Work to complete:
Go through the listing below and say how many lines include "output". Give the number by itself.

Given entries:
This is an optimization exercise on Yosys and OpenROAD, whose aim is small area, a short achievable clock period and few clock cycles, not a production implementation. Function was checked by simulation only, so behaviour that the tests miss may differ from the original. Power figures rest on the tool's default switching activity, not on a simulated workload.

==> inputs of build 29 <==
// laser_dot_centroid_ranger
module laser_dot_centroid_ranger (
    input  logic                 i_clk,
    input  logic                 i_rst_n,
    input  logic                 s_axis_tvalid,
    output logic                 s_axis_tready,
    input  logic [47:0]          s_axis_tdata,
    input  logic                 s_axis_tlast,
    output logic                 m_axis_tvalid,
    input  logic                 m_axis_tready,
    output logic [55:0]          m_axis_tdata,
    output logic [1:0]           m_axis_tuser,
    input  logic                 i_cfg_we,
    input  logic [2:0]           i_cfg_idx,
    input  logic [COEF_W-1:0]    i_cfg_data
);
Settings: LEC_CHECK=0, ABC_AREA=1, CAP_MARGIN=20, CORE_MARGIN=2, CORE_UTILIZATION=60, PLACE_DENSITY=0.75, SETUP_SLACK_MARGIN=5, SLEW_MARGIN=20, SYNTH_MEMORY_MAX_BITS=16384, TNS_END_PERCENT=100; clock period 9.0 ns.
run.sh (not shown) runs the stock make flow with config.mk's settings and CLKGATE_MAP_FILE= SYNTH_SCRIPT=/design/flow/synth_recipe.tcl, a recipe that flattens the netlist after the stock synthesis.
==> inputs of trial 52, as changes to build 29 <==
--- a/flow/design.v
+++ b/flow/design.v
@@ -119,22 +119,33 @@
     assign o_col  = r_c3;
     assign o_row  = r_r3;
     assign o_l2   = r_l;
 endmodule
 import ldcr_pkg::*;
 module ldcr_div (
-    input  logic [33:0] i_a,
-    input  logic [33:0] i_b,
-    input  logic        i_ci,
-    output logic [33:0] o_s
+    input  logic             i_clk,
+    input  logic             i_load,
+    input  logic [SUM_W-1:0] i_sum,
+    input  logic             i_step,
+    input  logic [CNT_W-1:0] i_dvs,
+    output logic [COL_W-1:0] o_quo
 );
-    logic [34:0] t;
+    logic [SUM_W:0]   r_c;         
+    logic [CNT_W+1:0] sh, nx;
     always_comb begin
-        t   = {i_a, 1'b1} + {i_b, i_ci};
-        o_s = t[34:1];
+        sh = {r_c[SUM_W:COL_W], r_c[COL_W-1]};
+        nx = r_c[SUM_W] ? sh + {2'b0, i_dvs} : sh - {2'b0, i_dvs};
+    end
+    always_ff @(posedge i_clk) begin
+        if (i_load) begin
+            r_c <= {1'b0, i_sum};
+        end else if (i_step) begin
+            r_c <= {nx[CNT_W:0], r_c[COL_W-2:0], !nx[CNT_W+1]};
+        end
     end
+    assign o_quo = r_c[COL_W-1:0];
 endmodule
 import ldcr_pkg::*;
 module ldcr_ctrl (
     input  logic i_clk,
     input  logic i_rst_n,
     input  logic i_s_tvalid,
@@ -183,140 +194,128 @@
     output logic [55:0]       o_m_tdata,
     output logic [1:0]        o_m_tuser
 );
     logic [CNT_W-1:0] r_cnt, cnt_b;
     logic [SUM_W-1:0] r_csum, r_rsum, csum_b, rsum_b;
     logic             r_pend, r_done, add, snap, free;
-    logic             r_idle, r_rdiv, r_cmov, r_cdiv, r_minit, r_dabs, r_mul, r_neg1, r_neg2, r_div, r_fin;
-    logic             r_dsel;       
+    logic             r_idle, r_cdiv, r_minit, r_dabs, r_mul, r_neg1, r_neg2, r_div, r_fin;
     logic             r_ovld;
-    logic             r_snap, snap_n, pend_n, idle_n, ovld_n, nonzero;
     always_comb begin
-        free    = r_idle && !r_ovld;
-        snap    = r_snap;
-        nonzero = r_cnt != '0;
-        pend_n  = (r_pend || r_done) && !snap;
-        idle_n  = (r_idle && !(snap && nonzero)) || r_fin;
-        ovld_n  = (r_ovld && !i_m_tready) || (snap && !nonzero) || r_fin;
-        snap_n  = (i_last || pend_n) && idle_n && !ovld_n;
-        cnt_b   = snap ? '0 : r_cnt;
-        csum_b  = snap ? '0 : r_csum;
-        rsum_b  = snap ? '0 : r_rsum;
-        add     = i_hit && (cnt_b != '1);
+        free   = r_idle && !r_ovld;
+        snap   = (r_done || r_pend) && free;
+        cnt_b  = snap ? '0 : r_cnt;
+        csum_b = snap ? '0 : r_csum;
+        rsum_b = snap ? '0 : r_rsum;
+        add    = i_hit && (cnt_b != '1);
     end
     always_ff @(posedge i_clk) begin
         if (!i_rst_n) begin
             r_cnt  <= '0;
             r_csum <= '0;
             r_rsum <= '0;
+        end else if (add) begin
+            r_cnt  <= cnt_b + 1'b1;
+            r_csum <= csum_b + SUM_W'(i_col);
+            r_rsum <= rsum_b + SUM_W'(i_row);
         end else begin
-            r_cnt  <= cnt_b + CNT_W'(add);
-            r_csum <= csum_b + (add ? SUM_W'(i_col) : '0);
-            r_rsum <= rsum_b + (add ? SUM_W'(i_row) : '0);
+            r_cnt  <= cnt_b;
+            r_csum <= csum_b;
+            r_rsum <= rsum_b;
         end
     end
     always_ff @(posedge i_clk) begin
         if (!i_rst_n) begin
             r_done <= 1'b0;
             r_pend <= 1'b0;
-            r_snap <= 1'b0;
         end else begin
             r_done <= i_last;
-            r_pend <= pend_n;
-            r_snap <= snap_n;
+            r_pend <= (r_pend || r_done) && !snap;
         end
     end
     logic [33:0]      r_r;
     logic [31:0]      r_q, r_d;
     logic [ROW_W-1:0] r_cr;
     logic [4:0]       r_n;
     logic             r_dneg, r_dz, r_neg, r_c, r_ofound, r_ook;
-    logic [COL_W-1:0] r_cc;
-    logic             last_n, rdiv_n, cdiv_n, div_n;
+    logic [COL_W-1:0] cc;
+    logic             last_n, nonzero;
     logic [33:0] a, b, s;
+    logic [34:0] t;
     logic        ci, qb;
     always_comb begin
-        a = ({34{r_dsel}}         & {r_r[32:0], r_q[31]})
+        a = ({34{r_cdiv | r_div}} & {r_r[32:0], r_q[31]})
           | ({34{r_mul}}          & r_r)
           | ({34{r_neg2}}         & ~r_r)
           | ({34{r_neg1}}         & ~{2'b0, r_q})
           | ({34{r_fin}}          & {2'b0, r_q})
           | ({34{r_minit}}        & {{2{i_shift[31]}}, i_shift});
-        b = ({34{r_dsel | r_dabs}}         & ({2'b0, r_d} ^ {34{!r_r[33] | r_dabs}}))
+        b = ({34{r_cdiv | r_div | r_dabs}} & ({2'b0, r_d} ^ {34{!r_r[33] | r_dabs}}))
           | ({34{r_mul & r_q[0]}}          & {{2{i_slope[31]}}, i_slope})
-          | ({34{r_minit}}                 & {8'b0, r_cr, 16'b0});
-        ci = (r_dsel & !r_r[33]) | r_dabs | r_neg1
+          | ({34{r_minit}}                 & {8'b0, r_q[9:0], 16'b0});
+        ci = ((r_cdiv | r_div) & !r_r[33]) | r_dabs | r_neg1
            | (r_neg2 & r_c) | (r_fin & r_neg);
+        t  = {a, 1'b1} + {b, ci};
+        s  = t[34:1];
         qb = !s[33];
-        last_n  = ((r_rdiv || r_cdiv) && r_n == 5'd9) || (r_mul && r_n == 5'd15)
+        last_n  = (r_cdiv && r_n == 5'd9) || (r_mul && r_n == 5'd15)
                || (r_div && r_n == 5'd31);
-        rdiv_n  = (r_idle && snap && nonzero) || (r_rdiv && !last_n);
-        cdiv_n  = r_cmov || (r_cdiv && !last_n);
-        div_n   = (r_neg1 && !r_r[33]) || r_neg2 || (r_div && !last_n);
+        nonzero = r_cnt != '0;
     end
     always_ff @(posedge i_clk) begin
         if (!i_rst_n) begin
             r_idle  <= 1'b1;
-            r_rdiv  <= 1'b0;
-            r_cmov  <= 1'b0;
             r_cdiv  <= 1'b0;
-            r_dsel  <= 1'b0;
             r_minit <= 1'b0;
             r_dabs  <= 1'b0;
             r_mul   <= 1'b0;
             r_neg1  <= 1'b0;
             r_neg2  <= 1'b0;
             r_div   <= 1'b0;
             r_fin   <= 1'b0;
             r_ovld  <= 1'b0;
         end else begin
-            r_idle  <= idle_n;
-            r_rdiv  <= rdiv_n;
-            r_cmov  <= r_rdiv && last_n;
-            r_cdiv  <= cdiv_n;
-            r_dsel  <= rdiv_n || cdiv_n || div_n;
+            r_idle  <= (r_idle && !(snap && nonzero)) || r_fin;
+            r_cdiv  <= (r_idle && snap && nonzero) || (r_cdiv && !last_n);
             r_minit <= r_cdiv && last_n;
             r_dabs  <= r_minit;
             r_mul   <= r_dabs || (r_mul && !last_n);
             r_neg1  <= r_mul && last_n;
             r_neg2  <= r_neg1 && r_r[33];
-            r_div   <= div_n;
+            r_div   <= (r_neg1 && !r_r[33]) || r_neg2 || (r_div && !last_n);
             r_fin   <= r_div && last_n;
-            r_ovld  <= ovld_n;
+            r_ovld  <= (r_ovld && !i_m_tready) || (snap && !nonzero) || r_fin;
         end
     end
     always_ff @(posedge i_clk) begin
         if (!i_rst_n || snap) begin
             r_n <= '0;
-        end else if (r_rdiv || r_cdiv || r_mul || r_div) begin
+        end else if (r_cdiv || r_mul || r_div) begin
             r_n <= last_n ? 5'd0 : r_n + 1'b1;
         end
     end
     always_ff @(posedge i_clk) begin
         if (snap) begin
             r_d      <= {12'b0, r_cnt};
             r_r      <= {14'b0, r_rsum[SUM_W-1:COL_W]};
-            r_q      <= {r_rsum[COL_W-1:0], r_csum[SUM_W-1:8]};
-            r_cc     <= r_csum[COL_W-1:0];
+            r_q      <= {r_rsum[COL_W-1:0], 22'b0};
             r_cr     <= '0;
             r_ofound <= nonzero;
             r_ook    <= 1'b0;
         end
-        if (r_dsel) begin
+        if (r_cdiv) begin
             r_r <= s;
-            r_q <= {r_q[30:0], qb ^ (r_div & r_neg)};
+            r_q <= {r_q[30:0], qb};
         end
-        if (r_cmov) begin
-            r_cr <= r_q[9:0];
-            r_r  <= {14'b0, r_q[31:12]};
-            r_q  <= {r_q[11:10], r_cc[7:0], 22'b0};
+        if (r_div) begin
+            r_r <= s;
+            r_q <= {r_q[30:0], qb ^ r_neg};
         end
         if (r_minit) begin
-            r_cc   <= r_q[9:0];
+            r_cr   <= r_q[9:0];
             r_r    <= {{2{i_off[31]}}, i_off};
-            r_q    <= {22'b0, r_cr};
+            r_q    <= {22'b0, r_q[9:0]};
             r_d    <= s[31:0];
             r_dneg <= s[33];
         end
         if (r_dabs) begin
             r_dz <= ({r_dneg, r_d} == '0);
             if (r_dneg) r_d <= s[31:0];
@@ -339,24 +338,26 @@
             if (r_dz)         r_r <= '0;
             else if (r_q[31] ^ r_neg) r_r <= {2'b0, r_neg ? 32'h8000_0000 : 32'h7FFF_FFFF};
             else              r_r <= {2'b0, s[31:0]};
             r_ook <= !r_dz;
         end
     end
-    ldcr_div u_add (
-        .i_a  (a),
-        .i_b  (b),
-        .i_ci (ci),
-        .o_s  (s)
+    ldcr_div u_cdiv (
+        .i_clk  (i_clk),
+        .i_load (snap),
+        .i_sum  (r_csum),
+        .i_step (r_cdiv),
+        .i_dvs  (r_d[CNT_W-1:0]),
+        .o_quo  (cc)
     );
     assign o_free     = free;
     assign o_snap     = snap;
     assign o_pend     = r_pend;
     assign o_done     = r_done;
     assign o_m_tvalid = r_ovld;
-    assign o_m_tdata  = {4'b0, r_r[31:0], r_cr, r_cc};
+    assign o_m_tdata  = {4'b0, r_r[31:0], r_cr, cc};
     assign o_m_tuser  = {r_ook, r_ofound};
 endmodule
 import ldcr_pkg::*;
 module laser_dot_centroid_ranger (
     input  logic                 i_clk,
     input  logic                 i_rst_n,
Settings changed: CORE_UTILIZATION 60 to 40, PLACE_DENSITY 0.75 to not set.
==> inputs of trial 68, as changes to build 29 <==
Settings changed: ABC_AREA 1 to not set, CORE_UTILIZATION 60 to 40, CTS_BUF_LIST set to sky130_fd_sc_hd__clkbuf_8, CTS_CLUSTER_DIAMETER set to 50, CTS_CLUSTER_SIZE set to 16, PLACE_DENSITY 0.75 to not set.
==> summary.txt <==
- Antenna cell count: 3
- Outcome: finished clean
- Layout area overhead: 13.7%
- Num CTS Buffers: between 40 and 50
- Hold WS: around 330 ps
- Clock slew at reported path FFs: 60 ps
- Logic power comb: about 0.73 mW
- Largest cells by area after synthesis: dfxtp_1 (26%), nand2_1 (11%), ha_1 (7.9%)
# the run above: build 29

Answer to this task:
8